Work order:
Your answer must match the entries below word for word.

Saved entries
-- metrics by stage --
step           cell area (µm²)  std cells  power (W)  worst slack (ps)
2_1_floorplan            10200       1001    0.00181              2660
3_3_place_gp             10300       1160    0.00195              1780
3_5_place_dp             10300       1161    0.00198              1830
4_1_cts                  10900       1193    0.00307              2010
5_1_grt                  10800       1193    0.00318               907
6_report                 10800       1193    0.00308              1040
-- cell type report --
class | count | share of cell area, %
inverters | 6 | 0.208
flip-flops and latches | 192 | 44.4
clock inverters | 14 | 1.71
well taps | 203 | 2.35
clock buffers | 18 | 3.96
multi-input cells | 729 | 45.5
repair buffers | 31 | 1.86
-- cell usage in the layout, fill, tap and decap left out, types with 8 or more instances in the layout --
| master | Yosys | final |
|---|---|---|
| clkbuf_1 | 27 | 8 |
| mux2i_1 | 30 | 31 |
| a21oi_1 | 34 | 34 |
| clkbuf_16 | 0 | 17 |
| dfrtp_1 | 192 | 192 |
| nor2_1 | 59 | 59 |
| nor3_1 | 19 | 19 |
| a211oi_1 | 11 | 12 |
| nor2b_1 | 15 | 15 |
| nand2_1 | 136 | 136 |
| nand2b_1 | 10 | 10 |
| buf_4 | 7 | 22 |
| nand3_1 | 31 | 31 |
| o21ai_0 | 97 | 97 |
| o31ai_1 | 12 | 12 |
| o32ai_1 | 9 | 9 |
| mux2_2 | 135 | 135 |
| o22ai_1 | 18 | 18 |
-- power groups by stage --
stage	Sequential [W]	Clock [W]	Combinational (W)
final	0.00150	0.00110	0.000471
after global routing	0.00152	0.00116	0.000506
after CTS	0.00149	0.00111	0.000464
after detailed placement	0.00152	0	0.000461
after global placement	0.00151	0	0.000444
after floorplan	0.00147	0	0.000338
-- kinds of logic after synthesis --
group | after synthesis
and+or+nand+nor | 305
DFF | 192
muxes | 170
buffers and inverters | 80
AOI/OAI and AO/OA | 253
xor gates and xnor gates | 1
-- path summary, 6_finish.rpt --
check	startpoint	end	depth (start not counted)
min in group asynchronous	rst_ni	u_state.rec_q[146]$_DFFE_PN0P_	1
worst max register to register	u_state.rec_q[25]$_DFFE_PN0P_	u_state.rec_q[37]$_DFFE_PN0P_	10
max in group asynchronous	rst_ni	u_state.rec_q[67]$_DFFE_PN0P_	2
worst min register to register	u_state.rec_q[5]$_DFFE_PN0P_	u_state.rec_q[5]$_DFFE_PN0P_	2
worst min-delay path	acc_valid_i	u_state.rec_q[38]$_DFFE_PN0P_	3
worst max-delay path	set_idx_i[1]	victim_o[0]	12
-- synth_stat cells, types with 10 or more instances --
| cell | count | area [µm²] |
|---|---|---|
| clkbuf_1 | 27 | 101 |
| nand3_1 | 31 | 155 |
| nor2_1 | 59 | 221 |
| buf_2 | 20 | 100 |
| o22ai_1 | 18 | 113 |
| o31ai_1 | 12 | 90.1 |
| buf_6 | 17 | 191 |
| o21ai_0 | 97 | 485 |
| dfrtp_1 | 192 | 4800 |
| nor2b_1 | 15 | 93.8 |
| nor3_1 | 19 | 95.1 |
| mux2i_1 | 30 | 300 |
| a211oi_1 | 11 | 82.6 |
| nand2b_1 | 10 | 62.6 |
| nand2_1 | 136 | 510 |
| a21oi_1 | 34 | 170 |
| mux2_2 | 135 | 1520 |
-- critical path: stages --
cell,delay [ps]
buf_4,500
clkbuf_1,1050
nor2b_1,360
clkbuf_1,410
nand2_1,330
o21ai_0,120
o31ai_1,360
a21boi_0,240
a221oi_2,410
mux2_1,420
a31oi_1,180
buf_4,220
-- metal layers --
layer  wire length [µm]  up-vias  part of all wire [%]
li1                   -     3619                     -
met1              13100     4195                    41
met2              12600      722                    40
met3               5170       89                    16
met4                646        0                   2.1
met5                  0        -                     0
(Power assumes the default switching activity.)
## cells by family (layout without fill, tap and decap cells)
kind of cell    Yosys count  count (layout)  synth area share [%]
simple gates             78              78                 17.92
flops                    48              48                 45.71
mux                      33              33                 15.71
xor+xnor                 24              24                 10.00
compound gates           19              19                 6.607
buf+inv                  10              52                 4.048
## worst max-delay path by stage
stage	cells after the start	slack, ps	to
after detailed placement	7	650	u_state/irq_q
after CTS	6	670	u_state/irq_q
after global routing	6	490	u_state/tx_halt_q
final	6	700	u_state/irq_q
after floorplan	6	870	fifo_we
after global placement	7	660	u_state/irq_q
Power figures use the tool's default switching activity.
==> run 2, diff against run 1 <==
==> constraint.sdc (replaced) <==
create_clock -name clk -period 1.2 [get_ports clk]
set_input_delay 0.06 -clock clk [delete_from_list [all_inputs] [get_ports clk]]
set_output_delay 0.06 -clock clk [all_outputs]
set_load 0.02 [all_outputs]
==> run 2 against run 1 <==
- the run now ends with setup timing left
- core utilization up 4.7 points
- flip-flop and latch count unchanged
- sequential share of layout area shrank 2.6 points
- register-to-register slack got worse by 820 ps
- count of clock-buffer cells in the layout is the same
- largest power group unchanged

Exercise response:
-- metrics by stage --
step           cell area (µm²)  std cells  power (W)  worst slack (ps)
2_1_floorplan            10200       1001    0.00181              2660
3_3_place_gp             10300       1160    0.00195              1780
3_5_place_dp             10300       1161    0.00198              1830
4_1_cts                  10900       1193    0.00307              2010
5_1_grt                  10800       1193    0.00318               907
6_report                 10800       1193    0.00308              1040
-- cell type report --
class | count | share of cell area, %
inverters | 6 | 0.208
flip-flops and latches | 192 | 44.4
clock inverters | 14 | 1.71
well taps | 203 | 2.35
clock buffers | 18 | 3.96
multi-input cells | 729 | 45.5
repair buffers | 31 | 1.86
-- cell usage in the layout, fill, tap and decap left out, types with 8 or more instances in the layout --
| master | Yosys | final |
|---|---|---|
| clkbuf_1 | 27 | 8 |
| mux2i_1 | 30 | 31 |
| a21oi_1 | 34 | 34 |
| clkbuf_16 | 0 | 17 |
| dfrtp_1 | 192 | 192 |
| nor2_1 | 59 | 59 |
| nor3_1 | 19 | 19 |
| a211oi_1 | 11 | 12 |
| nor2b_1 | 15 | 15 |
| nand2_1 | 136 | 136 |
| nand2b_1 | 10 | 10 |
| buf_4 | 7 | 22 |
| nand3_1 | 31 | 31 |
| o21ai_0 | 97 | 97 |
| o31ai_1 | 12 | 12 |
| o32ai_1 | 9 | 9 |
| mux2_2 | 135 | 135 |
| o22ai_1 | 18 | 18 |
-- power groups by stage --
stage	Sequential [W]	Clock [W]	Combinational (W)
final	0.00150	0.00110	0.000471
after global routing	0.00152	0.00116	0.000506
after CTS	0.00149	0.00111	0.000464
after detailed placement	0.00152	0	0.000461
after global placement	0.00151	0	0.000444
after floorplan	0.00147	0	0.000338
-- kinds of logic after synthesis --
group | after synthesis
and+or+nand+nor | 305
DFF | 192
muxes | 170
buffers and inverters | 80
AOI/OAI and AO/OA | 253
xor gates and xnor gates | 1
-- path summary, 6_finish.rpt --
check	startpoint	end	depth (start not counted)
min in group asynchronous	rst_ni	u_state.rec_q[146]$_DFFE_PN0P_	1
worst max register to register	u_state.rec_q[25]$_DFFE_PN0P_	u_state.rec_q[37]$_DFFE_PN0P_	10
max in group asynchronous	rst_ni	u_state.rec_q[67]$_DFFE_PN0P_	2
worst min register to register	u_state.rec_q[5]$_DFFE_PN0P_	u_state.rec_q[5]$_DFFE_PN0P_	2
worst min-delay path	acc_valid_i	u_state.rec_q[38]$_DFFE_PN0P_	3
worst max-delay path	set_idx_i[1]	victim_o[0]	12
-- synth_stat cells, types with 10 or more instances --
| cell | count | area [µm²] |
|---|---|---|
| clkbuf_1 | 27 | 101 |
| nand3_1 | 31 | 155 |
| nor2_1 | 59 | 221 |
| buf_2 | 20 | 100 |
| o22ai_1 | 18 | 113 |
| o31ai_1 | 12 | 90.1 |
| buf_6 | 17 | 191 |
| o21ai_0 | 97 | 485 |
| dfrtp_1 | 192 | 4800 |
| nor2b_1 | 15 | 93.8 |
| nor3_1 | 19 | 95.1 |
| mux2i_1 | 30 | 300 |
| a211oi_1 | 11 | 82.6 |
| nand2b_1 | 10 | 62.6 |
| nand2_1 | 136 | 510 |
| a21oi_1 | 34 | 170 |
| mux2_2 | 135 | 1520 |
-- critical path: stages --
cell,delay [ps]
buf_4,500
clkbuf_1,1050
nor2b_1,360
clkbuf_1,410
nand2_1,330
o21ai_0,120
o31ai_1,360
a21boi_0,240
a221oi_2,410
mux2_1,420
a31oi_1,180
buf_4,220
-- metal layers --
layer  wire length [µm]  up-vias  part of all wire [%]
li1                   -     3619                     -
met1              13100     4195                    41
met2              12600      722                    40
met3               5170       89                    16
met4                646        0                   2.1
met5                  0        -                     0
(Power assumes the default switching activity.)
## cells by family (layout without fill, tap and decap cells)
kind of cell    Yosys count  count (layout)  synth area share [%]
simple gates             78              78                 17.92
flops                    48              48                 45.71
mux                      33              33                 15.71
xor+xnor                 24              24                 10.00
compound gates           19              19                 6.607
buf+inv                  10              52                 4.048
## worst max-delay path by stage
stage	cells after the start	slack, ps	to
after detailed placement	7	650	u_state/irq_q
after CTS	6	670	u_state/irq_q
after global routing	6	490	u_state/tx_halt_q
final	6	700	u_state/irq_q
after floorplan	6	870	fifo_we
after global placement	7	660	u_state/irq_q
Power figures use the tool's default switching activity.
==> run 2, diff against run 1 <==
==> constraint.sdc (replaced) <==
create_clock -name clk -period 1.2 [get_ports clk]
set_input_delay 0.06 -clock clk [delete_from_list [all_inputs] [get_ports clk]]
set_output_delay 0.06 -clock clk [all_outputs]
set_load 0.02 [all_outputs]
==> run 2 against run 1 <==
- the run now ends with setup timing left
- core utilization up 4.7 points
- flip-flop and latch count unchanged
- sequential share of layout area shrank 2.6 points
- register-to-register slack got worse by 820 ps
- count of clock-buffer cells in the layout is the same
- largest power group unchanged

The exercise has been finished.